The <number> would be defined as for voice-volume, and would be the 
sample volume.
If 'looped' is present then the sample loops if it is too short to 
cover the element being rendered, otherwise it is played only once.

6. voice-family


<age> has been redefined in SSML to take a pure integer value 
(essentially all of the string values were for reasons of political 
correctness: no one wanted to define a numeric equivalent for 'old'). 
You could choose to be consistent with this, though obviously its then 
not entirely clear how one specifies 'child'. I guess one uses the 
number '5' and hopes the speech synthesiser is smart enough to figure 
out what you want.
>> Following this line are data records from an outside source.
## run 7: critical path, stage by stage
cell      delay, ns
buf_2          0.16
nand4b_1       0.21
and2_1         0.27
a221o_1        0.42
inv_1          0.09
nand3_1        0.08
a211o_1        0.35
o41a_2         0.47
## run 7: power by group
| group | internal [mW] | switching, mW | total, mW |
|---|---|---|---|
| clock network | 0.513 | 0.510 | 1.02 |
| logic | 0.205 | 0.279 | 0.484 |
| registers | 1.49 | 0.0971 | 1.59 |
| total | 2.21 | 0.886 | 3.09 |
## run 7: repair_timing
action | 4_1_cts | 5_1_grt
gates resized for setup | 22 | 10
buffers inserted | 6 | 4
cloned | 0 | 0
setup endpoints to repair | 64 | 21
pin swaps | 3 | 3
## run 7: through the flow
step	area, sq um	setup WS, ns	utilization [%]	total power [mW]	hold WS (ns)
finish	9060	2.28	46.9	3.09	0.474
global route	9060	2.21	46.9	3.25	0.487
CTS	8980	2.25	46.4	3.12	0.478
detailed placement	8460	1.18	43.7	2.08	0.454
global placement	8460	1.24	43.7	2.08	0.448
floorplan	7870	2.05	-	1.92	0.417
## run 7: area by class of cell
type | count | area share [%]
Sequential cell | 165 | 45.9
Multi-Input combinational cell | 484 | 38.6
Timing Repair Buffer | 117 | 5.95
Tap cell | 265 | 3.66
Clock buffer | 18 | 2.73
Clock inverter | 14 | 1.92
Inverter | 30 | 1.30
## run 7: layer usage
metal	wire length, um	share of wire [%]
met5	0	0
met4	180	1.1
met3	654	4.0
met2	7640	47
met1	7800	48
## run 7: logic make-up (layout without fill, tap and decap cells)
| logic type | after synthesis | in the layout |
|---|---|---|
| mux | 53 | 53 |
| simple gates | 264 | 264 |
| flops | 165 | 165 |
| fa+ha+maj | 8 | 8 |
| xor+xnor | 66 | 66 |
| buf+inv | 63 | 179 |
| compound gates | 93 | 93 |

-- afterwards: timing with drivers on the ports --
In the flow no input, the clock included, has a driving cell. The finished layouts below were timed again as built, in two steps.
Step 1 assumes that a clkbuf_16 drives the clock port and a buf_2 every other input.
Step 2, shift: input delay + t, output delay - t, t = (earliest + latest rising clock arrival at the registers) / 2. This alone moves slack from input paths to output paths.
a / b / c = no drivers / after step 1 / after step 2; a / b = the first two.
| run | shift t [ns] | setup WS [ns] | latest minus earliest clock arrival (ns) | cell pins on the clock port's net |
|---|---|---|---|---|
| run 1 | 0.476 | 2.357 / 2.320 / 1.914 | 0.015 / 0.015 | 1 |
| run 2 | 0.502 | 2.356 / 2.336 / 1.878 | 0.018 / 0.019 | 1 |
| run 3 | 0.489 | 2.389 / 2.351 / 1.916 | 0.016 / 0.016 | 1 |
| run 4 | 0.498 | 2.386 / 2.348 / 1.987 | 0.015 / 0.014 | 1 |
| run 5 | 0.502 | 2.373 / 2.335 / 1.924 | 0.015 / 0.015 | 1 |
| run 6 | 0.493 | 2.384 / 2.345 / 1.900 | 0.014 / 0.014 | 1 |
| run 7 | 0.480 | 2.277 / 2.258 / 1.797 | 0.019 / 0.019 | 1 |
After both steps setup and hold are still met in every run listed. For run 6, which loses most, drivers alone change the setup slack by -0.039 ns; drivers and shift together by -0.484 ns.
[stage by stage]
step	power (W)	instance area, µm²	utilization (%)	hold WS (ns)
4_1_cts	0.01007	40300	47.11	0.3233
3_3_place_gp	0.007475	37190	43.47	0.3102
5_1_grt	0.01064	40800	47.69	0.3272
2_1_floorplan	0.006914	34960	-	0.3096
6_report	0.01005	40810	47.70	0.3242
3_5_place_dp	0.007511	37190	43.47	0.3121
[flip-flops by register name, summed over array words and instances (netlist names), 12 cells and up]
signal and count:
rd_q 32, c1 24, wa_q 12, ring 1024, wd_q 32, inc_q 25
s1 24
Context: an optimization exercise on an open-source flow, tuned for small area. The choices shown serve that exercise and are no tape-out recipe. Only simulation tests tie the RTL to the original design; equivalence was not proved. The clock port is modelled as an ideal driver; clocking choices that lean on that would not hold on a real chip.

== tundra ==
Design conv_core, start of the top module:
module conv_core (
  input  wire                                  clk,
  input  wire                                  rst_n,
  input  wire [16-1:0]               ifmap_dat,
  input  wire                                  ifmap_vld,
  input  wire [16-1:0]              weights_dat,
  input  wire                                  weights_vld,
  output wire [4*32-1:0]  ofmap_dat,
  output wire                                  ofmap_vld
);
Settings: LEC_CHECK=0, CAP_MARGIN=20, CORE_MARGIN=2, CORE_UTILIZATION=70, CTS_CLUSTER_DIAMETER=85, CTS_CLUSTER_SIZE=26, SLEW_MARGIN=20, SYNTH_HIERARCHICAL=1, SYNTH_MINIMUM_KEEP_SIZE=0; clock period 10.0 ns.
standard.sh (not shown) runs the stock make flow with config.mk's settings and CLKGATE_MAP_FILE= SYNTH_SCRIPT=/design/flow/synth_recipe.tcl, a recipe that flattens the netlist after the stock synthesis.
==> flow/flow/run.sh <==
#!/bin/bash
set -e
cp standard.sh standard_sh_copy.log
export CTS_ARGS="-sink_clustering_enable -repair_clock_nets -sink_clustering_size 26 -sink_clustering_max_diameter 85 -dont_use_dummy_load"
export BUFFER_PORTS_ARGS="-buffer_cell sky130_fd_sc_hd__buf_1"
bash standard.sh finish > standard_flow.log 2>&1
Input changes introduced in indigo (baseline for comparison: tundra):
==> flow/flow/run.sh <==
#!/bin/bash
set -e
cp standard.sh standard_sh_copy.log
export CTS_ARGS="-sink_clustering_enable -repair_clock_nets -sink_clustering_size 20 -sink_clustering_max_diameter 100 -dont_use_dummy_load"
export BUFFER_PORTS_ARGS="-buffer_cell sky130_fd_sc_hd__buf_1"
bash standard.sh > standard_flow.log 2>&1
-- flow/config.mk --
<<< tundra, line 10
export CORE_UTILIZATION = 70
export CTS_CLUSTER_DIAMETER = 85
export CTS_CLUSTER_SIZE = 26
>>> indigo, line 10
export CORE_UTILIZATION = 40
export CTS_CLUSTER_DIAMETER = 100
export CTS_CLUSTER_SIZE = 20
[summary]
indigo finished every stage and its layout cleared the timing, DRC and antenna checks. The lower minimum setup slack after placement of tundra and indigo is in tundra. indigo ended up with a lower final worst hold slack than tundra did. Across both runs, count of non-filler cells in the finished layout was higher for indigo than for tundra. The setup slack in indigo sits 0.40 ns above the value recorded for tundra. Delta(data arrival time of the worst path, indigo - tundra) < 0.
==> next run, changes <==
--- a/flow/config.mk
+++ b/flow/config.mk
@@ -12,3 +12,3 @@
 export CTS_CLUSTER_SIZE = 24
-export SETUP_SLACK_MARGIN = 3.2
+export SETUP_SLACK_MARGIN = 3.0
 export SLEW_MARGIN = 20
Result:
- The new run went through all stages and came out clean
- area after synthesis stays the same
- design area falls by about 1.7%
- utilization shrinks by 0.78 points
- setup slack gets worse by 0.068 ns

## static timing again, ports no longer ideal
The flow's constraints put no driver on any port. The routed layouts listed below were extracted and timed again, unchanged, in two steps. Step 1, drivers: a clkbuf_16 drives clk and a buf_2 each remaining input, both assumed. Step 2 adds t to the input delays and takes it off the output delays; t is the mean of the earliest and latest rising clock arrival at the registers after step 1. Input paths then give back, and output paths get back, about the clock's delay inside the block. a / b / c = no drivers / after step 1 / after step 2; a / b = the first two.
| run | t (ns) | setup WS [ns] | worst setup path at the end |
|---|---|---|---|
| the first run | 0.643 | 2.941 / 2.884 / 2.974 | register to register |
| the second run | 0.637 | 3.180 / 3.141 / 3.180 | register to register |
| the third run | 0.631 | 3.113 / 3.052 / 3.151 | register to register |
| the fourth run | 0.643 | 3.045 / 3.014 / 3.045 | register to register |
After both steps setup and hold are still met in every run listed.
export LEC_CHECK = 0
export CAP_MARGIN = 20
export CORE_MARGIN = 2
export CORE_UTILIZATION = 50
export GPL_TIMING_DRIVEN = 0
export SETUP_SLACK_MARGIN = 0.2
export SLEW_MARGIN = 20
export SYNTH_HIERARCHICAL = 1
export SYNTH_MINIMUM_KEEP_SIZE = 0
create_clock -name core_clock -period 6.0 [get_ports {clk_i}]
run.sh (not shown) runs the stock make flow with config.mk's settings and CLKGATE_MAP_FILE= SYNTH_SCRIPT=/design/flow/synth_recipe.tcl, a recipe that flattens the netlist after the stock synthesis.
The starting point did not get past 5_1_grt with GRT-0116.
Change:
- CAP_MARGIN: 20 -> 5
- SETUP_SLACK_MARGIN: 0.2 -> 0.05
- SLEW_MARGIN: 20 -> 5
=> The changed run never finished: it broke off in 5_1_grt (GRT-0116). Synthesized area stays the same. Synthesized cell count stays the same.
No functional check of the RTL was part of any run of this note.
Background: an optimization exercise with open tools, aiming at small area, a short achievable clock period and few clock cycles per item. Do not read the settings as production practice.
In this exercise RTL edits were held to simulation tests only and were not proved equivalent to the original.

==> v33: inputs <==
// matvec_top
module matvec_top (
  input  logic                 CLOCK_50,
  input  logic                 KEY,
  input  logic [9:0]           SW,
  output logic [9:0]           LEDR,
  output logic [6:0]           HEX0,
  output logic [6:0]           HEX1,
  output logic [6:0]           HEX2,
  output logic [6:0]           HEX3,
  output logic [6:0]           HEX4,
  output logic [6:0]           HEX5,
  output logic                 mem_rd,
  output logic [31:0]          mem_addr,
  input  logic                 mem_rsp_valid,
  input  logic [63:0]          mem_rsp_data
);
  localparam int S1_W = 40;
  logic [3:0]  cnt;
  logic        vld_q;
  logic [3:0]  tag_q;
  logic [S1_W-1:0] s1_q;
  logic [63:0] b_q;
  logic [7:0][18:0] y_q;
  logic        done;
  assign mem_rd   = KEY && ((cnt == 4'd0) || (mem_rsp_valid && cnt != 4'd9));
  assign mem_addr = {28'd0, cnt};
  always_ff @(posedge CLOCK_50 or negedge KEY) begin
    if (!KEY) begin
      cnt   <= 4'd0;
      vld_q <= 1'b0;
      tag_q <= 4'd0;
      done  <= 1'b0;
    end else begin
      if (mem_rd) cnt <= cnt + 4'd1;
      vld_q <= mem_rsp_valid;
      tag_q <= cnt;
      if (vld_q && tag_q == 4'd9) done <= 1'b1;
    end
  end
  always_ff @(posedge CLOCK_50) begin
    if (cnt == 4'd1) b_q <= mem_rsp_data;
  end
  logic [S1_W-1:0] s1;
  logic [18:0]     dot;
  dot_s1 dot_s1_inst (.a(mem_rsp_data), .b(b_q), .s(s1));
  always_ff @(posedge CLOCK_50) begin
    s1_q <= s1;
  end
  ...
Settings: LEC_CHECK=0, CAP_MARGIN=20, CORE_MARGIN=2, CORE_UTILIZATION=40, CTS_BUF_LIST=sky130_fd_sc_hd__clkbuf_8, CTS_CLUSTER_DIAMETER=80, CTS_CLUSTER_SIZE=18, SETUP_SLACK_MARGIN=4.0, SLEW_MARGIN=20; clock period 10.0 ns.
standard.sh (not shown) runs the stock make flow with config.mk's settings and CLKGATE_MAP_FILE= SYNTH_SCRIPT=/design/flow/synth_recipe.tcl, a recipe that flattens the netlist after the stock synthesis.
==> flow/flow/run.sh <==
#!/bin/bash
# Layout flow: the standard flow, with one step added after synthesis.
# Yosys's full-adder extraction leaves an inverter between many pairs of full
# adders; fixpol.py picks each adder's polarity (a full adder is self-dual) so
# that most of them go, then a combinational equivalence check (flip-flops
# cut) must pass or the netlist is left as synthesis wrote it. Port buffers
# are plain buffers instead of the delay cells the placer picks by default.
# Each tool's output goes to a log of its own in this folder.
set -euo pipefail
W=$(pwd)
R=$W/orfs/results/$FLOW_PLATFORM/matvec_top/base
LIB=$FLOW_HOME/platforms/$FLOW_PLATFORM/lib/sky130_fd_sc_hd__tt_025C_1v80.lib
export BUFFER_PORTS_ARGS="-buffer_cell sky130_fd_sc_hd__buf_2"
# the clock tree without dummy loads
export CTS_ARGS="-sink_clustering_enable -repair_clock_nets -sink_clustering_size 18 -sink_clustering_max_diameter 80 -buf_list sky130_fd_sc_hd__clkbuf_8 -dont_use_dummy_load"

bash standard.sh synth > synth.log 2>&1

cp "$R/1_2_yosys.v" "$W/synth_netlist.v"
if python3 flow/fixpol.py "$W/synth_netlist.v" "$W/fixpol_netlist.v" > fixpol.log 2>&1; then
  mkdir -p "$W/cec"
  python3 flow/cutflops.py "$W/synth_netlist.v" "$W/cec/a.v" >> fixpol.log 2>&1
  python3 flow/cutflops.py "$W/fixpol_netlist.v" "$W/cec/b.v" >> fixpol.log 2>&1
  for x in a b; do
    yosys -q -p "read_liberty -ignore_miss_func $LIB; read_verilog $W/cec/$x.v; hierarchy -top $FLOW_TOP; flatten; techmap; opt_clean; setundef -zero; write_blif $W/cec/$x.blif" > "cec_yosys_$x.log" 2>&1
  done
  yosys-abc -c "cec $W/cec/a.blif $W/cec/b.blif" > cec.log 2>&1 || true
  if grep -q "Networks are equivalent" cec.log; then
    cp "$W/fixpol_netlist.v" "$R/1_2_yosys.v"
    echo "fixpol netlist used" >> fixpol.log
  else
    echo "equivalence not shown: synthesis netlist kept" >> fixpol.log
  fi
fi

bash standard.sh do-1_synth > synth_odb.log 2>&1
bash standard.sh finish > layout.log 2>&1
Other scripts of this flow, unchanged in this note and not shown: flow/flow/cutflops.py, flow/flow/fixpol.py
==> v11: changes against v33 <==
==> flow/flow/run.sh (replaced) <==
#!/bin/bash
# Layout flow: the standard flow, with two steps added after synthesis.
# 1. Yosys's full-adder extraction leaves an inverter between many pairs of
#    full adders; fixpol.py picks each adder's polarity (a full adder is
#    self-dual) so that most of them go.
# 2. The display logic (fan-in of the HEX ports back to the flip-flops) is
#    mapped again by ABC on its own.
# A combinational equivalence check (flip-flops cut) against synthesis's own
# netlist must pass, or the netlist is left as synthesis wrote it. Flip-flops
# are not touched. Port buffers are plain buffers instead of the delay cells
# the placer picks by default, and the clock tree has no dummy loads.
# Each tool's output goes to a log of its own in this folder.
set -euo pipefail
W=$(pwd)
R=$W/orfs/results/$FLOW_PLATFORM/matvec_top/base
LIB=$FLOW_HOME/platforms/$FLOW_PLATFORM/lib/sky130_fd_sc_hd__tt_025C_1v80.lib
export BUFFER_PORTS_ARGS="-buffer_cell sky130_fd_sc_hd__buf_2"
# the clock tree without dummy loads
export CTS_ARGS="-sink_clustering_enable -repair_clock_nets -sink_clustering_size 18 -sink_clustering_max_diameter 80 -buf_list sky130_fd_sc_hd__clkbuf_8 -dont_use_dummy_load"

bash standard.sh synth > synth.log 2>&1

cp "$R/1_2_yosys.v" "$W/synth_netlist.v"
cp "$W/synth_netlist.v" "$W/new_netlist.v"
python3 flow/fixpol.py "$W/synth_netlist.v" "$W/fixpol_netlist.v" > fixpol.log 2>&1 && cp "$W/fixpol_netlist.v" "$W/new_netlist.v"

# the display logic (the fan-in of the HEX ports back to the flip-flops) mapped again by ABC
python3 flow/cone.py "$W/new_netlist.v" HEX > resyn_cells.txt 2> resyn.log || true
if [[ -s resyn_cells.txt ]]; then
  SEL=$(sed 's/^/c:/' resyn_cells.txt | tr '\n' ' ')
  # the platform's don't-use cells (all lpflow and probe cells) stay out
  DU=$(grep -o 'cell *( *"*sky130_fd_sc_hd__\(lpflow\|probe\)[a-z0-9_]*' "$LIB" | sed 's/.*sky130/sky130/' | sort -u | sed 's/^/-dont_use /' | tr '\n' ' ')
  cat > resyn.ys <<EOS
read_liberty -ignore_miss_func $LIB
read_verilog $W/new_netlist.v
hierarchy -top $FLOW_TOP
cd $FLOW_TOP
setattr -set keep_hierarchy 1 t:*
setattr -unset keep_hierarchy $SEL
cd ..
flatten
delete t:\$scopeinfo
opt_clean -purge
abc  -liberty $LIB $DU -D 800
opt_clean -purge
write_verilog -noattr -selected $W/resyn_all.v
EOS
  if yosys -q -l resyn_yosys.log resyn.ys > /dev/null 2>&1; then
    python3 -c "import re,sys; s=open(sys.argv[1]).read(); m=re.search(r'module '+sys.argv[3]+r'\(.*?endmodule\n', s, re.S); open(sys.argv[2],'w').write(m.group(0))" "$W/resyn_all.v" "$W/resyn_netlist.v" "$FLOW_TOP" >> resyn.log 2>&1 \
      && ! grep -q "lpflow\|probe" "$W/resyn_netlist.v" && cp "$W/resyn_netlist.v" "$W/new_netlist.v"
  fi
fi

# combinational equivalence with the flip-flops cut, against synthesis's own netlist
mkdir -p "$W/cec"
python3 flow/cutflops.py "$W/synth_netlist.v" "$W/cec/a.v" >> cec.log 2>&1
python3 flow/cutflops.py "$W/new_netlist.v" "$W/cec/b.v" >> cec.log 2>&1
for x in a b; do
  yosys -q -p "read_liberty -ignore_miss_func $LIB; read_verilog $W/cec/$x.v; hierarchy -top $FLOW_TOP; flatten; techmap; opt_clean; setundef -zero; write_blif $W/cec/$x.blif" > "cec_yosys_$x.log" 2>&1
done
yosys-abc -c "cec $W/cec/a.blif $W/cec/b.blif" >> cec.log 2>&1 || true
if grep -q "Networks are equivalent" cec.log; then
  cp "$W/new_netlist.v" "$R/1_2_yosys.v"
  echo "new netlist used" >> cec.log
else
  echo "equivalence not shown: synthesis netlist kept" >> cec.log
fi

bash standard.sh do-1_synth > synth_odb.log 2>&1
bash standard.sh finish > layout.log 2>&1
==> flow/flow/cone.py (new file) <==
#!/usr/bin/env python3
"""List the combinational cells in the fan-in cone of the given output ports of
a flat sky130hd netlist, stopping at flip-flops and input ports.
usage: cone.py NETLIST.v PORTPREFIX... > cells.txt"""
import re, sys
src = open(sys.argv[1]).read()
pref = sys.argv[2:]
insts = re.findall(r'^\s*(sky130_fd_sc_hd__\w+)\s+(\S+)\s*\((.*?)\);', src, re.S | re.M)
OUTS = {'X', 'Y', 'Q', 'Q_N', 'SUM', 'COUT', 'HI', 'LO'}
FF = re.compile(r'sky130_fd_sc_hd__(e?dfx|dfr|dfs|dfbb|sdf|dlx|conb)')
driver, ins = {}, {}
for t, n, body in insts:
    pins = [(p, v.strip()) for p, v in re.findall(r'\.(\w+)\(\s*((?:\\\S+\s)|[^()]*?)\s*\)', body)]
    ins[n] = (t, [v for p, v in pins if p not in OUTS])
    for p, v in pins:
        if p in OUTS:
            driver[v] = n
todo = [n for n in driver if any(n.startswith(x) for x in pref)]
seen = set()
while todo:
    net = todo.pop()
    c = driver.get(net)
    if c is None or c in seen or FF.match(ins[c][0]):
        continue
    seen.add(c)
    todo += ins[c][1]
for c in sorted(seen):
    print(c)
==> summary of the runs <==
v33 ran to the end with no violations. v11 finished with timing, DRC and antenna clean. Against v33, the area after synthesis of v11 is smaller by about 2.5%. Of v33 and v11, v33 has the higher final area (gap 4.1%, measured against v11). Against v33, the setup slack of v11 is better by 0.21 ns. Between v11 and v33, the lower hold slack is in v33 (gap 0.033 ns).
Testbench counts of v33, summed over its fixed seeds: cycles 6,535, items 256.
Testbench counts of v11, summed over its fixed seeds: cycles 6,535, items 256.

-- afterwards: timing with drivers on the ports --
The flow's constraints put no driver on any port. The routed layouts listed below were extracted and timed again, unchanged, in two steps.
Step 1 assumes that a clkbuf_16 drives the clock port and a buf_2 every other input.
Step 2 also shifts input and output timing later by t, the mid clock arrival at the registers, as if the neighbouring blocks saw the same clock.
Three values: ideal, step 1, step 2; two values: the first two.
| run | t, ns | slack for setup (ns) | clock arrival spread, ns |
|---|---|---|---|
| v33 | 0.633 | 3.785 / 3.708 / 3.520 | 0.084 / 0.083 |
| v11 | 0.630 | 3.991 / 3.832 / 3.486 | 0.076 / 0.076 |
After both steps setup and hold are still met in every run listed. For v11, which loses most, drivers alone change the setup slack by -0.159 ns; drivers and shift together by -0.505 ns.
If you do keep the textual values 'adult' was in the 
older drafts of SSML, I think.

Taking a look at the first example:

h1 { voice-family: announcer old male };

The definition of this property is quite clever, but confusing. When I 
first saw 'announcer' I thought it was a generic voice that you'd 
forgotten to define. Looking at the syntax closely, I see one must 
define an age in order to use a generic voice (eg, voice:family: child 
male), so I can conclude 'announcer' is intended as a specific voice 
name. This doesn't seem very intuitive.

I do like the way you set it up as voice-family working just like font 
family. A simple left to right priority list seems easier though 
(though I think you'd then need a separate property for the age):

voice-family: david, announcer, male;
voice-age: old;

The above seems more self explanatory.

I think you're going in the right direction with 'generic-family' but  
can get a lot more mileage out of it than just 'male' and 'female'. I 
would love to see 'robotic' (or artificial), 'natural', 'authoritative' 
etc.

This would work nicely with the simpler form of voice-family proposed 
above:

voice-family: Victoria, Agnes, female, natural; // fallback to more and 
more general voices

I like the idea of the <number> in this definition, because I think I 
know the problem you're trying to solve.
In any case, I don't think the domain of 'positive integers' is the 
best one. The definition says:

"Indicates a preferred variant of the other voice characteristics. 
(e.g. the second or next male voice). Possible values are positive 
integers."

This doesn't help me much. I can see I could use '2' or '3' to ask for 
the 3rd matching variant, but:

* how would I specify a relative values like 'next' as you imply I can? 
Use 1, 2? +1 ?

* this seems awfully brittle. Having the stylesheet know the order a 
synthesizer will try variants in seems unwise. Any configuration 
changes in the speech engine (or from one machine to another) and the 
stylesheet could mean something else entirely to what the author 
thought it did.

* you should say what happens if the variant is out of range. eg, if an 
engine has 2 old male voices, and I write voice-family: old male 3; 
does it wrap back around to the first>

I'm not sure how to specify variants better in the general case, there 
is one common case I'd like to see implemented, which is a facility to 
force a change in the voice variant. This would be useful in many cases 
when parsing markup as one can use voices to differentiate where nested 
content begins and ends

eg,

<ul>
	<li>One</li>
  	<li><ul>	<li>Foo</li>
			<li>Bar</li>
		</ul>
	</li>
	<li>three</li>
</ul>

ul { voice-family: young female };
ul ul { voice-family: change };

Here the value 'change' indicates the value should change from the 
inherited value. I'd say it should first look for the closest variant 
(young female 2 in the notation in the working draft), then, if there 
are no suitable matching voices, relax the constraints until it finds 
another voice. The point is best effort must be made to change the 
current voice. The only time the voice would remain the same would be 
if a synthesizer only has one voice installed for the language being 
spoken.

I'd also like to be able to write a selector which says the voice 
should change for however many nested levels of <ul> I might encounter, 
so I don't need to write anything like this:

ul {};
ul ul {};
ul ul ul {}; etc ...  but that's a suggestion for the Selectors module, 
I think.

7. voice-rate

Are percentages allowed in this element or not. The definition says 
"refer to inherited value" but <percentage> is not listed in the value 
section or the prose. Please remove or define <percentage>

The editor's note claims: "The values 'faster' and 'slower' were 
removed to be consistent with SSML." but in fact you did not remove 
them, they're still there.

Will you support relative numbers +5, -10 as per SSML or defer to just 
percentages?

8. voice-pitch

As for voice-rate with respect to <percentage>'s definition being 
missing, and the question of whether to support relative numbers or not.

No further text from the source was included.